Diversification, not just S&P 500, is what Permanent Fund needs
Rep. Mia Costello, 58, wants to make it a state law that the Alaska Permanent Fund Corporation invest at least 25 percent of its assets into an index fund that tracks the S&P 500.
At today’s market value, that is more than $22 billion. One-third of that would be invested in just seven companies, the tech giants dubbed the Magnificent 7.
Costello, who has been kicking around the Legislature for a long time, also wants to delete from state law language that requires the fund to “maintain a reasonable diversification among investments, unless, under the circumstances it is clearly prudent not to do so.”
The best thing about her bill, HB 373, is that it has had no hearings. The Legislature should keep it that way.

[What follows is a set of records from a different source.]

[config.mk]
export PLATFORM = sky130hd
export DESIGN_NAME = wb_ep_txfifo
export DESIGN_NICKNAME = d
export VERILOG_FILES = /design/src/rtl/wb_ep_txfifo_pkg.sv /design/src/rtl/wb_ep_txfifo_fifo_sync.sv /design/src/rtl/wb_ep_txfifo.sv
export SDC_FILE = /design/constraint.sdc
export NUM_CORES = 1
export LEC_CHECK = 0
export CORE_AREA = 2 2 293 295
export CTS_CLUSTER_SIZE = 14
export DETAILED_ROUTE_END_ITERATION = 8
export DIE_AREA = 0 0 295 297
export GPL_TIMING_DRIVEN = 1
export HOLD_SLACK_MARGIN = 0.08
export PLACE_DENSITY = 0.43
export REMOVE_ABC_BUFFERS = 1
export SLEW_MARGIN = 15
export SYNTH_ARGS = -nofsm -noshare
export SYNTH_HDL_FRONTEND = slang
export SYNTH_SLANG_ARGS = --single-unit
[constraint.sdc]
create_clock -name clk -period 5.3 [get_ports clk]
set_input_delay 1.06 -clock clk [delete_from_list [all_inputs] [get_ports clk]]
set_output_delay 1.06 -clock clk [all_outputs]
set_load 0.1 [all_outputs]
[src/rtl/wb_ep_txfifo_pkg.sv]
// Shared register map, bit positions and FSM state type for the
// Wishbone-to-EP-buffer TX staging FIFO.
package wb_ep_txfifo_pkg;
   localparam logic [1:0] REG_DATA   = 2'd0;
   localparam logic [1:0] REG_CTRL   = 2'd1;
   localparam logic [1:0] REG_STATUS = 2'd2;

   localparam int CTRL_START_BIT  = 31;
   localparam int CTRL_IRQ_EN_BIT = 30;
   localparam int STAT_BUSY_BIT   = 8;
   localparam int STAT_DONE_BIT   = 9;
   localparam int STAT_OVF_BIT    = 10;

   typedef enum logic {
      ST_IDLE = 1'b0,
      ST_COPY = 1'b1
   } state_t;
endpackage

[src/rtl/wb_ep_txfifo_fifo_sync.sv]
// Single-clock FIFO with show-ahead read data; a push while full is only
// accepted when a pop frees a slot in the same cycle.
module fifo_sync #(
   parameter int WIDTH = 32,
   parameter int DEPTH = 16,
   parameter int LW    = 5
) (
   input  logic             clk,
   input  logic             rst,
   input  logic             wr_ena,
   input  logic [WIDTH-1:0] wr_data,
   input  logic             rd_ena,
   output logic [WIDTH-1:0] rd_data,
   output logic             full,
   output logic             empty,
   output logic [LW-1:0]    level
);
   localparam int AW = $clog2(DEPTH);
   localparam logic [LW-1:0] FULL_LEVEL = LW'(DEPTH);

   logic [WIDTH-1:0] mem [DEPTH];
   logic [AW-1:0]    wr_ptr_reg;
   logic [AW-1:0]    rd_ptr_reg;
   logic [LW-1:0]    level_reg;
   logic             wr_ok;
   logic             rd_ok;

   assign full    = (level_reg == FULL_LEVEL);
   assign empty   = (level_reg == '0);
   assign level   = level_reg;
   assign rd_ok   = rd_ena & ~empty;
   assign wr_ok   = wr_ena & (~full | rd_ok);
   assign rd_data = mem[rd_ptr_reg];

   always_ff @(posedge clk) begin
      if (wr_ok) begin
         mem[wr_ptr_reg] <= wr_data;
      end
   end

   always_ff @(posedge clk) begin
      if (rst) begin
         wr_ptr_reg <= '0;
         rd_ptr_reg <= '0;
         level_reg  <= '0;
      end else begin
         if (wr_ok) begin
            wr_ptr_reg <= wr_ptr_reg + 1'b1;
         end
         if (rd_ok) begin
            rd_ptr_reg <= rd_ptr_reg + 1'b1;
         end
         case ({wr_ok, rd_ok})
            2'b10:   level_reg <= level_reg + 1'b1;
            2'b01:   level_reg <= level_reg - 1'b1;
            default: level_reg <= level_reg;
         endcase
      end
   end
endmodule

Plucking an exact number out of the air about how much the Permanent Fund should put into the S&P 500, regardless of what asset allocation research might say, shows a lack of understanding of our financial situation.
Her bill reflects an attitude that because the S&P 500 has performed exceptionally well in recent years, now must be the perfect time for the Legislature to dictate future investments based on past performance, without bothering to ask the Permanent Fund trustees, the fund staff or its consultants.

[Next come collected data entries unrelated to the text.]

File: src/rtl/multiplicator_arbiter.sv
// -----------------------------------------------------------------------------
// multiplicator_arbiter
//
// Shares a single fast_multiplicator core between NUM_REQ requesters. Each
// requester offers operands on a valid/ready request channel and receives the
// product and overflow flag on a valid/ready response channel. Arbitration is
// round-robin and only one transaction is in flight at any time.
//
// Optional feature (compile-time macro MULT_ARB_GRANT_COUNT_EN):
//   adds grant_count_out, one saturating 16-bit completed-transaction counter
//   per requester, packed like the operand buses.
//
// Parameters:
//   WIDTH       operand width, product is 2*WIDTH
//   NUM_REQ     number of requesters (2..16)
//   MUL_LATENCY edges from operand launch to product sampling (1..15)
//
// Ports:
//   clock, reset_n         rising-edge clock, asynchronous active-low reset
//   req_valid_in           per-requester request valid
//   req_ready_out          per-requester request ready (one-hot or zero)
//   req_multiplicand_in    packed operands, requester i at [i*WIDTH +: WIDTH]
//   req_multiplier_in      packed operands, same packing
//   rsp_valid_out          per-requester response valid (one-hot or zero)
//   rsp_ready_in           per-requester response ready
//   rsp_product_out        registered product shared by all requesters
//   rsp_overflow_out       registered overflow shared by all requesters
//   grant_id_out           index of the current/last granted requester
//   busy_out               high whenever the arbiter is not idle
//   mul_multiplicand_out   operand register driving the core
//   mul_multiplier_out     operand register driving the core
//   mul_product_in         product from the core
//   mul_overflow_in        overflow from the core
//   grant_count_out        (optional) per-requester completion counters
// -----------------------------------------------------------------------------
module multiplicator_arbiter #(
    parameter int WIDTH       = 8,
    parameter int NUM_REQ     = 4,
    parameter int MUL_LATENCY = 1
) (
    input  logic                         clock,
    input  logic                         reset_n,
    input  logic [NUM_REQ-1:0]           req_valid_in,
    output logic [NUM_REQ-1:0]           req_ready_out,
    input  logic [NUM_REQ*WIDTH-1:0]     req_multiplicand_in,
    input  logic [NUM_REQ*WIDTH-1:0]     req_multiplier_in,
    output logic [NUM_REQ-1:0]           rsp_valid_out,
    input  logic [NUM_REQ-1:0]           rsp_ready_in,
    output logic [2*WIDTH-1:0]           rsp_product_out,
    output logic                         rsp_overflow_out,
    output logic [$clog2(NUM_REQ)-1:0]   grant_id_out,
    output logic                         busy_out,
    output logic [WIDTH-1:0]             mul_multiplicand_out,
    output logic [WIDTH-1:0]             mul_multiplier_out,
    input  logic [2*WIDTH-1:0]           mul_product_in,
    input  logic                         mul_overflow_in
`ifdef MULT_ARB_GRANT_COUNT_EN
    ,
    output logic [16*NUM_REQ-1:0]        grant_count_out
`endif
);

    localparam int ID_W  = $clog2(NUM_REQ);
    localparam int CNT_W = 4;
    localparam logic [ID_W-1:0]  LAST_ID  = ID_W'(NUM_REQ - 1);
    localparam logic [ID_W-1:0]  ONE_ID   = ID_W'(1);
    localparam logic [CNT_W-1:0] LAT_INIT = CNT_W'(MUL_LATENCY);
    localparam logic [CNT_W-1:0] LAT_ONE  = CNT_W'(1);

    typedef enum logic [1:0] {
        ST_IDLE    = 2'd0,
        ST_WAIT    = 2'd1,
        ST_RESPOND = 2'd2
    } state_t;

    state_t            state_r;
    state_t            state_n_s;
    logic [ID_W-1:0]   rr_ptr_r;
    logic [ID_W-1:0]   grant_id_r;
    logic [CNT_W-1:0]  lat_cnt_r;
    logic [WIDTH-1:0]  mcand_r;
    logic [WIDTH-1:0]  mplier_r;
    logic [2*WIDTH-1:0] product_r;
    logic              overflow_r;

    logic              found_s;
    logic [ID_W-1:0]   grant_s;
    logic [ID_W-1:0]   idx_s;
    logic [NUM_REQ-1:0] req_ready_s;
    logic [NUM_REQ-1:0] rsp_valid_s;
    logic              launch_s;
    logic              sample_s;
    logic              rsp_done_s;

    // Round-robin search: first valid requester at or after rr_ptr_r, wrapping
    // explicitly at NUM_REQ-1 so non-power-of-two sizes never index past the end.
    always_comb begin
        found_s = 1'b0;
        grant_s = '0;
        idx_s   = rr_ptr_r;
        for (int k = 0; k < NUM_REQ; k++) begin
            if (!found_s && req_valid_in[idx_s]) begin
                found_s = 1'b1;
                grant_s = idx_s;
            end else begin
                found_s = found_s;
            end
            if (idx_s == LAST_ID) begin
                idx_s = '0;
            end else begin
                idx_s = idx_s + ONE_ID;
            end
        end
    end

    // Next-state and handshake decode for the IDLE/WAIT/RESPOND controller.
    always_comb begin
        state_n_s   = state_r;
        req_ready_s = '0;
        rsp_valid_s = '0;
        launch_s    = 1'b0;
        sample_s    = 1'b0;
        rsp_done_s  = 1'b0;
        case (state_r)
            ST_IDLE: begin
                if (found_s) begin
                    // Ready is only raised towards a valid requester, so the
                    // handshake completes whenever a winner exists.
                    req_ready_s[grant_s] = 1'b1;
                    launch_s             = 1'b1;
                    state_n_s            = ST_WAIT;
                end else begin
                    state_n_s = ST_IDLE;
                end
            end
            ST_WAIT: begin
                if (lat_cnt_r == LAT_ONE) begin
                    sample_s  = 1'b1;
                    state_n_s = ST_RESPOND;
                end else begin
                    state_n_s = ST_WAIT;
                end
            end
            ST_RESPOND: begin
                rsp_valid_s[grant_id_r] = 1'b1;
                if (rsp_ready_in[grant_id_r]) begin
                    rsp_done_s = 1'b1;
                    state_n_s  = ST_IDLE;
                end else begin
                    state_n_s = ST_RESPOND;
                end
            end
            default: begin
                state_n_s = ST_IDLE;
            end
        endcase
    end

    // Controller state register.
    always_ff @(posedge clock or negedge reset_n) begin
        if (!reset_n) begin
            state_r <= ST_IDLE;
        end else begin
            state_r <= state_n_s;
        end
    end

    // Round-robin pointer: advances past the requester whose response completed.
    always_ff @(posedge clock or negedge reset_n) begin
        if (!reset_n) begin
            rr_ptr_r <= '0;
        end else if (rsp_done_s) begin
            rr_ptr_r <= (grant_id_r == LAST_ID) ? '0 : (grant_id_r + ONE_ID);
        end
    end

    // Launch registers: operands, grant id and latency counter. Operands are
    // held until the next grant so the core sees stable inputs throughout.
    always_ff @(posedge clock or negedge reset_n) begin
        if (!reset_n) begin
            mcand_r    <= '0;
            mplier_r   <= '0;
            grant_id_r <= '0;
            lat_cnt_r  <= '0;
        end else if (launch_s) begin
            mcand_r    <= req_multiplicand_in[grant_s*WIDTH +: WIDTH];
            mplier_r   <= req_multiplier_in[grant_s*WIDTH +: WIDTH];
            grant_id_r <= grant_s;
            lat_cnt_r  <= LAT_INIT;
        end else if (state_r == ST_WAIT) begin
            lat_cnt_r <= lat_cnt_r - LAT_ONE;
        end
    end

    // Response data capture; holds the last result until the next sample.
    always_ff @(posedge clock or negedge reset_n) begin
        if (!reset_n) begin
            product_r  <= '0;
            overflow_r <= 1'b0;
        end else if (sample_s) begin
            product_r  <= mul_product_in;
            overflow_r <= mul_overflow_in;
        end
    end

`ifdef MULT_ARB_GRANT_COUNT_EN
    logic [16*NUM_REQ-1:0] grant_cnt_r;

    // Per-requester saturating count of completed response handshakes.
    always_ff @(posedge clock or negedge reset_n) begin
        if (!reset_n) begin
            grant_cnt_r <= '0;
        end else if (rsp_done_s) begin
            for (int i = 0; i < NUM_REQ; i++) begin
                if ((grant_id_r == ID_W'(i)) && (grant_cnt_r[i*16 +: 16] != 16'hFFFF)) begin
                    grant_cnt_r[i*16 +: 16] <= grant_cnt_r[i*16 +: 16] + 16'd1;
                end
            end
        end
    end

    assign grant_count_out = grant_cnt_r;
`endif

    // Ready is a combinational grant; it is forced low while reset is asserted
    // so every output reads zero during reset.
    assign req_ready_out        = req_ready_s & {NUM_REQ{reset_n}};
    assign rsp_valid_out        = rsp_valid_s;
    assign rsp_product_out      = product_r;
    assign rsp_overflow_out     = overflow_r;
    assign grant_id_out         = grant_id_r;
    assign busy_out             = (state_r != ST_IDLE);
    assign mul_multiplicand_out = mcand_r;
    assign mul_multiplier_out   = mplier_r;

endmodule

A related issue is the clamor by those claiming the Permanent Fund must be doing something wrong because it has not matched the gains of the S&P 500 in the past few years.
Aside from acting as if hindsight is the roadmap for the future, they are blind to the need for diversification. This means taking less risk, especially important during those periods when specific investments, including the S&P 500, collapse. It’s happened before. It will do so again.
Costello introduced her S&P 500 mandate on February 23.
Two days later, financial consultants Callan Associates, longtime chief consultants to the Permanent Fund, gave an excellent presentation to the Senate Finance Committee about investments, the S&P 500 and the performance of the Permanent Fund over time.
Here is that presentation. I recommend it to everyone for its depth and clarity. Here are Callan’s slides.
Steven Center, a Callan vice president, said that the Permanent Fund has “lagged other large public funds,” most of them state-sponsored pension plans, over the last three years.
The fund has also lagged large endowments over the last three years, but not over the last 10 years and 20 years. The Permanent Fund has a lower risk profile than typical endowments, he said, with a higher allocation to fixed income investments, 20 percent.
The asset allocation model of the Permanent Fund is becoming more like that of major endowments.
The big run-up in stock prices is a major factor in relative performance because public retirement systems have about 45 percent of their assets invested in the stock market, while the Permanent Fund has about 32 percent of its assets in the stock market.
Even so, he said, over the last 5 years, 10 years and 20 years, the fund’s performance has been above the median for public funds.
Unlike a retirement fund, which has a defined time horizon—the lives of its beneficiaries—the Permanent Fund is designed for perpetuity. That is a key reason for the lower stock exposure and a different asset allocation strategy.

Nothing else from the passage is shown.